(Records contained in a dataset)
####################
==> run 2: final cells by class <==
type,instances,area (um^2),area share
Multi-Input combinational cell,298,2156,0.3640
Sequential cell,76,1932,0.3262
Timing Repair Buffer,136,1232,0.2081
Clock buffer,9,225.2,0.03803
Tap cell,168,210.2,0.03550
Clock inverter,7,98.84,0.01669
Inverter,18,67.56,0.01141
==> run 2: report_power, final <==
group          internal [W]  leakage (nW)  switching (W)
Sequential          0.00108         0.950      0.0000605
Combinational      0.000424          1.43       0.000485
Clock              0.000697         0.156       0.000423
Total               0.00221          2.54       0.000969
####################
Retype the data shown above so that each line matches the original.

=== ANSWER SECTION ===
==> run 2: final cells by class <==
type,instances,area (um^2),area share
Multi-Input combinational cell,298,2156,0.3640
Sequential cell,76,1932,0.3262
Timing Repair Buffer,136,1232,0.2081
Clock buffer,9,225.2,0.03803
Tap cell,168,210.2,0.03550
Clock inverter,7,98.84,0.01669
Inverter,18,67.56,0.01141
==> run 2: report_power, final <==
group          internal [W]  leakage (nW)  switching (W)
Sequential          0.00108         0.950      0.0000605
Combinational      0.000424          1.43       0.000485
Clock              0.000697         0.156       0.000423
Total               0.00221          2.54       0.000969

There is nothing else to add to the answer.